PROBLEM DETAILS -
Within the entries below, find the portion that opens with the line containing "assign o_done = i_enable" and closes with the line containing "end else if (i_enable) begin". Retype that portion exactly and only.

DATA FOR REVIEW -
/---
==> src/rtl/acao_pkg.sv <==
// acao_pkg: action codes, motor encodings and state type for the toy action sequencer.
package acao_pkg;
  localparam logic [3:0] ACAO_IDLE = 4'd0;
  localparam logic [3:0] ACAO_FRENTE1 = 4'd1;
  localparam logic [3:0] ACAO_ESQUERDA = 4'd2;
  localparam logic [3:0] ACAO_FRENTE2 = 4'd3;
  localparam logic [3:0] ACAO_DIREITA = 4'd4;
  localparam logic [3:0] ACAO_RE = 4'd5;
  localparam logic [1:0] MOT_FRENTE = 2'b10;
  localparam logic [1:0] MOT_RE = 2'b01;
  localparam logic [1:0] MOT_PARA = 2'b00;
  typedef enum logic [2:0] {
    ST_IDLE,
    ST_FRENTE1,
    ST_ESQUERDA,
    ST_FRENTE2,
    ST_DIREITA,
    ST_RE
  } estado_t;
  function automatic logic [3:0] acao_code(input estado_t s);
    case (s)
      ST_FRENTE1:  return ACAO_FRENTE1;
      ST_ESQUERDA: return ACAO_ESQUERDA;
      ST_FRENTE2:  return ACAO_FRENTE2;
      ST_DIREITA:  return ACAO_DIREITA;
      ST_RE:       return ACAO_RE;
      default:     return ACAO_IDLE;
    endcase
  endfunction
  // Packed as {left, right}.
  function automatic logic [3:0] acao_motores(input estado_t s);
    case (s)
      ST_FRENTE1, ST_FRENTE2: return {MOT_FRENTE, MOT_FRENTE};
      ST_ESQUERDA:            return {MOT_RE, MOT_FRENTE};
      ST_DIREITA:             return {MOT_FRENTE, MOT_RE};
      ST_RE:                  return {MOT_RE, MOT_RE};
      default:                return {MOT_PARA, MOT_PARA};
    endcase
  endfunction
endpackage

==> src/rtl/acao_timer.sv <==
// acao_timer: prescaler plus step counter; done pulses on the last tick of the last step.
module acao_timer #(
  parameter int STEP_TICKS = 25000000,
  parameter int SW = 2
) (
  input  logic          clk,
  input  logic          rst_n,
  input  logic          i_clear,
  input  logic          i_enable,
  input  logic [SW-1:0] i_last,
  output logic          o_done
);
  localparam int PW = (STEP_TICKS > 2) ? $clog2(STEP_TICKS) : 1;
  logic [PW-1:0] r_pre;
  logic [SW-1:0] r_step;
  logic          w_pre_end;
  assign w_pre_end = r_pre == PW'(STEP_TICKS - 1);
  assign o_done = i_enable && w_pre_end && (r_step == i_last);
  // The owner clears on every state entry, so the step counter never runs past i_last.
  always_ff @(posedge clk or negedge rst_n) begin
    if (!rst_n) begin
      r_pre <= '0;
      r_step <= '0;
    end else if (i_clear) begin
      r_pre <= '0;
      r_step <= '0;
    end else if (i_enable) begin
      r_pre <= w_pre_end ? '0 : r_pre + PW'(1);
      r_step <= w_pre_end ? r_step + SW'(1) : r_step;
    end
  end
endmodule

==> src/rtl/sequenciador_acao.sv <==
// sequenciador_acao: steps the toy through frente/esquerda/frente/direita, with a timed
// reverse manoeuvre when an obstacle appears during a forward action.
module sequenciador_acao
  import acao_pkg::*;
#(
  parameter int STEP_TICKS = 25000000,
  parameter int ACT_STEPS = 4,
  parameter int BACKOFF_STEPS = 2
) (
  input  logic       clk,
  input  logic       rst_n,
  input  logic       start,
  input  logic       pause,
  input  logic       obstacle,
  output logic       b3,
  output logic       b2,
  output logic       b1,
  output logic       b0,
  output logic [1:0] motor_l,
  output logic [1:0] motor_r,
  output logic       running,
  output logic       seq_done
);
  localparam int MAX_STEPS = (ACT_STEPS > BACKOFF_STEPS) ? ACT_STEPS : BACKOFF_STEPS;
  localparam int SW = (MAX_STEPS > 2) ? $clog2(MAX_STEPS) : 1;
  estado_t       r_state, r_target, w_next;
  logic          r_start_q;
  logic [3:0]    r_code;
  logic [1:0]    r_motor_l, r_motor_r;
  logic          r_running, r_seq_done;
  logic          w_start_edge, w_clr, w_done;
  logic [SW-1:0] w_last;
  assign w_start_edge = start && !r_start_q;
  assign w_clr = (r_state == ST_IDLE) || (w_next != r_state);
  assign w_last = (r_state == ST_RE) ? SW'(BACKOFF_STEPS - 1) : SW'(ACT_STEPS - 1);
  assign {b3, b2, b1, b0} = r_code;
  assign motor_l = r_motor_l;
  assign motor_r = r_motor_r;
  assign running = r_running;
  assign seq_done = r_seq_done;
  acao_timer #(.STEP_TICKS(STEP_TICKS), .SW(SW)) u_timer (
    .clk(clk),
    .rst_n(rst_n),
    .i_clear(w_clr),
    .i_enable(!pause),
    .i_last(w_last),
    .o_done(w_done)
  );
  // Obstacle is checked before done so it wins on the final cycle of a forward action.
  always_comb begin
    w_next = r_state;
    if (!pause)
      case (r_state)
        ST_IDLE:     w_next = w_start_edge ? ST_FRENTE1 : ST_IDLE;
        ST_FRENTE1:  w_next = obstacle ? ST_RE : (w_done ? ST_ESQUERDA : ST_FRENTE1);
        ST_ESQUERDA: w_next = w_done ? ST_FRENTE2 : ST_ESQUERDA;
        ST_FRENTE2:  w_next = obstacle ? ST_RE : (w_done ? ST_DIREITA : ST_FRENTE2);
        ST_DIREITA:  w_next = w_done ? ST_IDLE : ST_DIREITA;
        ST_RE:       w_next = w_done ? r_target : ST_RE;
        default:     w_next = ST_IDLE;
      endcase
  end
  always_ff @(posedge clk or negedge rst_n) begin
    if (!rst_n) begin
      r_state <= ST_IDLE;
      r_target <= ST_ESQUERDA;
      r_start_q <= 1'b0;
      r_code <= ACAO_IDLE;
      r_motor_l <= MOT_PARA;
      r_motor_r <= MOT_PARA;
      r_running <= 1'b0;
      r_seq_done <= 1'b0;
    end else begin
      r_start_q <= start;
      r_state <= w_next;
      if (w_next == ST_RE && r_state != ST_RE)
        r_target <= (r_state == ST_FRENTE1) ? ST_ESQUERDA : ST_DIREITA;
      r_code <= acao_code(w_next);
      {r_motor_l, r_motor_r} <= pause ? {MOT_PARA, MOT_PARA} : acao_motores(w_next);
      r_running <= w_next != ST_IDLE;
      r_seq_done <= (r_state == ST_DIREITA) && (w_next == ST_IDLE);
    end
  end
endmodule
\---
RESPONSE AREA -
  assign o_done = i_enable && w_pre_end && (r_step == i_last);
  // The owner clears on every state entry, so the step counter never runs past i_last.
  always_ff @(posedge clk or negedge rst_n) begin
    if (!rst_n) begin
      r_pre <= '0;
      r_step <= '0;
    end else if (i_clear) begin
      r_pre <= '0;
      r_step <= '0;
    end else if (i_enable) begin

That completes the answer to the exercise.